⟨
From an optimization exercise on the open Yosys and OpenROAD flow, aimed at small area; shortcuts taken in it are not production practice. RTL that was checked went through simulation tests only; none was proved equivalent to the original. Power figures rest on the tool's default switching activity, not on a simulated workload.

==> flow/design.v <==
package reindeer_mm_timer_hub_pkg;
    localparam int XLEN       = 32;
    localparam int XLEN_BYTES = XLEN / 8;
    localparam int REG_MTIME_LO   = 0;
    localparam int REG_MTIME_HI   = 1;
    localparam int REG_PRESCALER  = 2;
    localparam int REG_IRQ_EN     = 3;
    localparam int REG_IRQ_STATUS = 4;
    localparam int CMP_BASE       = 8;
    localparam logic [0:0] ST_IDLE = 1'b0;
    localparam logic [0:0] ST_WAIT = 1'b1;
endpackage
import reindeer_mm_timer_hub_pkg::*;
module reindeer_mm_timer_hub
#(
    parameter int              NUM_CMP       = 8,
    parameter int              ADDR_BITS     = 16,
    parameter int              PRESCALE_BITS = 8,
    parameter int              WB_TIMEOUT    = 255,
    parameter logic [XLEN-1:0] ERR_WORD      = 32'hDEAD_BEEF
) (
    input  logic                  clk,
    input  logic                  reset_n,
    input  logic                  sync_reset,
    input  logic                  data_read_enable,
    input  logic [XLEN_BYTES-1:0] data_write_enable,
    input  logic [ADDR_BITS-1:0]  data_rw_addr,
    input  logic [XLEN-1:0]       data_write_word,
    output logic                  WB_RD_CYC_O,
    output logic                  WB_RD_STB_O,
    output logic [ADDR_BITS-1:0]  WB_RD_ADR_O,
    input  logic [XLEN-1:0]       WB_RD_DAT_I,
    input  logic                  WB_RD_ACK_I,
    output logic                  WB_WR_CYC_O,
    output logic                  WB_WR_STB_O,
    output logic                  WB_WR_WE_O,
    output logic [XLEN_BYTES-1:0] WB_WR_SEL_O,
    output logic [ADDR_BITS-1:0]  WB_WR_ADR_O,
    output logic [XLEN-1:0]       WB_WR_DAT_O,
    input  logic                  WB_WR_ACK_I,
    output logic                  enable_out,
    output logic [XLEN-1:0]       word_out,
    output logic                  write_busy,
    output logic                  bus_error,
    output logic [NUM_CMP-1:0]    timer_irq,
    output logic                  timer_triggered
);
    localparam logic [ADDR_BITS-1:0] LOCAL_TOP = ADDR_BITS'(7 + 2 * NUM_CMP);
    localparam int                   TMO_BITS  = $clog2(WB_TIMEOUT + 1);
    localparam logic [TMO_BITS-1:0]  TMO_LAST  = TMO_BITS'(WB_TIMEOUT - 1);
    localparam int                   NW        = 2 * NUM_CMP;
    logic                     clr;
    logic                     rd_busy, wr_busy;
    logic [TMO_BITS-1:0]      rd_timer, wr_timer;
    logic                     rd_done, wr_done, rd_start, rd_local;
    logic [PRESCALE_BITS-1:0] prescaler, count;
    logic                     tick;
    logic [NUM_CMP-1:0]       irq_en, cmp_hit;
    logic [XLEN-1:0]          cmpw [NW];
    logic [63:0]              mtime, mtime_inc;
    logic [XLEN-1:0]          local_rdata, wdat_clr;
    logic                     is_local, wr_accept, local_wr, ext_wr;
    logic                     lo_wr, hi_wr, presc_wr, irqen_wr;
    logic [4:0]               a;
    assign clr = !reset_n || sync_reset;
    assign a   = data_rw_addr[4:0];
    assign is_local  = (data_rw_addr <= LOCAL_TOP);
    assign wr_accept = (|data_write_enable) && !wr_busy && !sync_reset;
    assign local_wr  = wr_accept && is_local;
    assign ext_wr    = wr_accept && !is_local;
    assign lo_wr    = local_wr && a == 5'd0;
    assign hi_wr    = local_wr && a == 5'd1;
    assign presc_wr = local_wr && a == 5'd2;
    assign irqen_wr = local_wr && a == 5'd3;
    assign write_busy      = wr_busy || ext_wr;
    assign timer_irq       = cmp_hit & irq_en;
    assign timer_triggered = |timer_irq;
    assign WB_RD_CYC_O = rd_busy;
    assign WB_RD_STB_O = rd_busy;
    assign WB_WR_CYC_O = wr_busy;
    assign WB_WR_STB_O = wr_busy;
    assign WB_WR_WE_O  = wr_busy;
    assign tick = (count == prescaler);
    always_ff @(posedge clk) begin
        if (clr || presc_wr || tick) count <= '0;
        else                         count <= count + 1'b1;
    end
    always_ff @(posedge clk) begin
        if (clr) begin
            prescaler <= '0;
            irq_en    <= '0;
        end else begin
            if (presc_wr && data_write_enable[0]) prescaler <= data_write_word[PRESCALE_BITS-1:0];
            if (irqen_wr && data_write_enable[0]) irq_en    <= data_write_word[NUM_CMP-1:0];
        end
    end
    assign mtime_inc = mtime + {63'd0, tick && !lo_wr && !hi_wr};
    always_ff @(posedge clk) begin
        for (int b = 0; b < XLEN_BYTES; b++) begin
            if (clr)
                mtime[8*b +: 8] <= 8'd0;
            else if (lo_wr && data_write_enable[b])
                mtime[8*b +: 8] <= data_write_word[8*b +: 8];
            else
                mtime[8*b +: 8] <= mtime_inc[8*b +: 8];
            if (clr)
                mtime[32+8*b +: 8] <= 8'd0;
            else if (hi_wr && data_write_enable[b])
                mtime[32+8*b +: 8] <= data_write_word[8*b +: 8];
            else
                mtime[32+8*b +: 8] <= mtime_inc[32+8*b +: 8];
        end
    end
    function automatic logic ge64(input logic [63:0] x, input logic [63:0] y);
        logic c, g, p;
        c = 1'b1;
        for (int blk = 0; blk < 64 / 8; blk++) begin
            g = 1'b0;
            p = 1'b1;
            for (int i = 8 * blk; i < 8 * blk + 8; i++) begin
                g = (x[i] & ~y[i]) | ((x[i] | ~y[i]) & g);
                p = p & (x[i] | ~y[i]);
            end
            c = g | (p & c);
        end
        ge64 = c;
    endfunction
    assign wdat_clr = data_write_word | {XLEN{clr}};
    always_ff @(posedge clk) begin
        for (int j = 0; j < NW; j++) begin
            for (int b = 0; b < XLEN_BYTES; b++) begin
                if (clr || (local_wr && data_write_enable[b] && a == 5'(8 + j)))
                    cmpw[j][8*b +: 8] <= wdat_clr[8*b +: 8];
            end
        end
    end
    always_ff @(posedge clk or negedge reset_n) begin
        if (!reset_n) begin
            cmp_hit <= '0;
        end else begin
            for (int k = 0; k < NUM_CMP; k++)
                cmp_hit[k] <= !sync_reset && ge64(mtime, {cmpw[2*k+1], cmpw[2*k]});
        end
    end
    always_comb begin
        if (a[4] || a[3]) begin
            local_rdata = cmpw[{a[4], a[2:0]}];
        end else begin
            local_rdata = '0;
            case (a[2:0])
                3'd0: local_rdata = mtime[31:0];
                3'd1: local_rdata = mtime[63:32];
                3'd2: local_rdata[PRESCALE_BITS-1:0] = prescaler;
                3'd3: local_rdata[NUM_CMP-1:0] = irq_en;
                3'd4: local_rdata[NUM_CMP-1:0] = cmp_hit;
                default: local_rdata = '0;
            endcase
        end
    end
    assign rd_done  = rd_busy && (WB_RD_ACK_I || rd_timer == TMO_LAST);
    assign rd_start = !rd_busy && data_read_enable;
    assign rd_local = rd_start && is_local;
    always_ff @(posedge clk) begin
        if (rd_busy) rd_timer <= rd_timer + 1'b1;
        else         rd_timer <= '0;
    end
    always_ff @(posedge clk or negedge reset_n) begin
        if (!reset_n) begin
            rd_busy     <= 1'b0;
            enable_out  <= 1'b0;
            word_out    <= '0;
            WB_RD_ADR_O <= '0;
        end else if (sync_reset) begin
            rd_busy     <= 1'b0;
            enable_out  <= 1'b0;
            word_out    <= '0;
            WB_RD_ADR_O <= '0;
        end else begin
            enable_out <= rd_local || rd_done;
            if (rd_busy) rd_busy <= !rd_done;
            else         rd_busy <= data_read_enable && !is_local;
            if (rd_local)
                word_out <= local_rdata;
            else if (rd_done)
                word_out <= WB_RD_ACK_I ? WB_RD_DAT_I : ERR_WORD;
            if (rd_start && !is_local)
                WB_RD_ADR_O <= data_rw_addr;
        end
    end
    assign wr_done = wr_busy && (WB_WR_ACK_I || wr_timer == TMO_LAST);
    always_ff @(posedge clk) begin
        if (wr_busy) wr_timer <= wr_timer + 1'b1;
        else         wr_timer <= '0;
    end
    always_ff @(posedge clk or negedge reset_n) begin
        if (!reset_n) begin
            wr_busy     <= 1'b0;
            bus_error   <= 1'b0;
            WB_WR_SEL_O <= '0;
            WB_WR_ADR_O <= '0;
            WB_WR_DAT_O <= '0;
        end else if (sync_reset) begin
            wr_busy     <= 1'b0;
            bus_error   <= 1'b0;
            WB_WR_SEL_O <= '0;
            WB_WR_ADR_O <= '0;
            WB_WR_DAT_O <= '0;
        end else begin
            bus_error <= (rd_done && !WB_RD_ACK_I) || (wr_done && !WB_WR_ACK_I);
            if (wr_busy) wr_busy <= !wr_done;
            else         wr_busy <= ext_wr;
            if (ext_wr) begin
                WB_WR_SEL_O <= data_write_enable;
                WB_WR_ADR_O <= data_rw_addr;
                WB_WR_DAT_O <= data_write_word;
            end
        end
    end
endmodule
make LEC_CHECK=0 ABC_AREA=1 CAP_MARGIN=20 CORE_MARGIN=2 CORE_UTILIZATION=40 SLEW_MARGIN=20 finish   # period 5.0 ns
run.sh (not shown) runs the stock make flow with config.mk's settings and CLKGATE_MAP_FILE= SYNTH_SCRIPT=/design/flow/synth_recipe.tcl, a recipe that flattens the netlist after the stock synthesis.
Change:
--- a/flow/design.v
+++ b/flow/design.v
@@ -142,20 +142,16 @@
                 cmp_hit[k] <= !sync_reset && ge64(mtime, {cmpw[2*k+1], cmpw[2*k]});
         end
     end
+    logic [NW-1:0] rsel_c;
+    logic [4:0]    rsel_l;
     always_comb begin
-        if (a[4] || a[3]) begin
-            local_rdata = cmpw[{a[4], a[2:0]}];
-        end else begin
-            local_rdata = '0;
-            case (a[2:0])
-                3'd0: local_rdata = mtime[31:0];
-                3'd1: local_rdata = mtime[63:32];
-                3'd2: local_rdata[PRESCALE_BITS-1:0] = prescaler;
-                3'd3: local_rdata[NUM_CMP-1:0] = irq_en;
-                3'd4: local_rdata[NUM_CMP-1:0] = cmp_hit;
-                default: local_rdata = '0;
-            endcase
-        end
+        for (int j = 0; j < NW; j++) rsel_c[j] = (a == 5'(8 + j));
+        for (int r = 0; r < 5; r++)  rsel_l[r] = (a == 5'(r));
+        local_rdata = '0;
+        for (int j = 0; j < NW; j++) local_rdata = local_rdata | (cmpw[j] & {XLEN{rsel_c[j]}});
+        local_rdata = local_rdata | (mtime[31:0] & {XLEN{rsel_l[0]}}) | (mtime[63:32] & {XLEN{rsel_l[1]}});
+        local_rdata[PRESCALE_BITS-1:0] = local_rdata[PRESCALE_BITS-1:0] | (prescaler & {PRESCALE_BITS{rsel_l[2]}});
+        local_rdata[NUM_CMP-1:0] = local_rdata[NUM_CMP-1:0] | (irq_en & {NUM_CMP{rsel_l[3]}}) | (cmp_hit & {NUM_CMP{rsel_l[4]}});
     end
     assign rd_done  = rd_busy && (WB_RD_ACK_I || rd_timer == TMO_LAST);
     assign rd_start = !rd_busy && data_read_enable;
After rerunning: Count of clock-buffer cells in the layout drops by 10. Core utilization drops by 0.50 points. Final area drops by a few percent. Area after synthesis drops by a few percent. Routed wire length drops by roughly a tenth. Clock power drops by a few percent. Global-route usage drops by 3.0 points. Die area drops by a few percent. Worst setup slack loses 0.14 ns. Critical path depth climbs by 4. Clock skew climbs by 0.0033 ns. Maximum frequency drops by a few percent.
Function not checked in the first run of this note: the RTL went through the layout flow alone.

==> static timing again, ports no longer ideal <==
No port has a modelled driver above. Below, the same layouts with a new extraction and two added sets of constraints. Step 1 sets driving cells, clkbuf_16 on the clock port and buf_2 on the other inputs (assumed; they add their load-dependent delay and slew). Step 2 adds t to the input delays and takes it off the output delays; t is the mean of the earliest and latest rising clock arrival at the registers after step 1. Input paths then give back, and output paths get back, about the clock's delay inside the block. a / b / c = ideal ports / drivers / drivers and shift; a / b = the first two.
run | t, ns | setup slack, ns | hold slack, ns | worst setup path at the end | worst slew at a driven data input, ns
the first run | 0.752 | 0.642 / 0.642 / -0.060 | 0.425 / 0.392 / 0.466 | input to register | 0.08
the second run | 0.732 | 0.503 / 0.503 / -0.029 | 0.266 / 0.235 / 0.479 | input to register | 0.06
With both steps, setup timing fails in the first run and the second run, where it was met with ideal ports. For the first run, which loses most, drivers alone change the setup slack by 0.000 ns; drivers and shift together by -0.702 ns.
⟩
> _WHAT THE TASK REQUIRES_
Copy the lines of the data above exactly as written, beginning with the line containing "rsel_l[r] = (a == 5'(r));" and ending with the line containing "timing again, ports", and leave out all other lines.

> _ANSWER FOR THIS EXERCISE_
+        for (int r = 0; r < 5; r++)  rsel_l[r] = (a == 5'(r));
+        local_rdata = '0;
+        for (int j = 0; j < NW; j++) local_rdata = local_rdata | (cmpw[j] & {XLEN{rsel_c[j]}});
+        local_rdata = local_rdata | (mtime[31:0] & {XLEN{rsel_l[0]}}) | (mtime[63:32] & {XLEN{rsel_l[1]}});
+        local_rdata[PRESCALE_BITS-1:0] = local_rdata[PRESCALE_BITS-1:0] | (prescaler & {PRESCALE_BITS{rsel_l[2]}});
+        local_rdata[NUM_CMP-1:0] = local_rdata[NUM_CMP-1:0] | (irq_en & {NUM_CMP{rsel_l[3]}}) | (cmp_hit & {NUM_CMP{rsel_l[4]}});
     end
     assign rd_done  = rd_busy && (WB_RD_ACK_I || rd_timer == TMO_LAST);
     assign rd_start = !rd_busy && data_read_enable;
After rerunning: Count of clock-buffer cells in the layout drops by 10. Core utilization drops by 0.50 points. Final area drops by a few percent. Area after synthesis drops by a few percent. Routed wire length drops by roughly a tenth. Clock power drops by a few percent. Global-route usage drops by 3.0 points. Die area drops by a few percent. Worst setup slack loses 0.14 ns. Critical path depth climbs by 4. Clock skew climbs by 0.0033 ns. Maximum frequency drops by a few percent.
Function not checked in the first run of this note: the RTL went through the layout flow alone.

==> static timing again, ports no longer ideal <==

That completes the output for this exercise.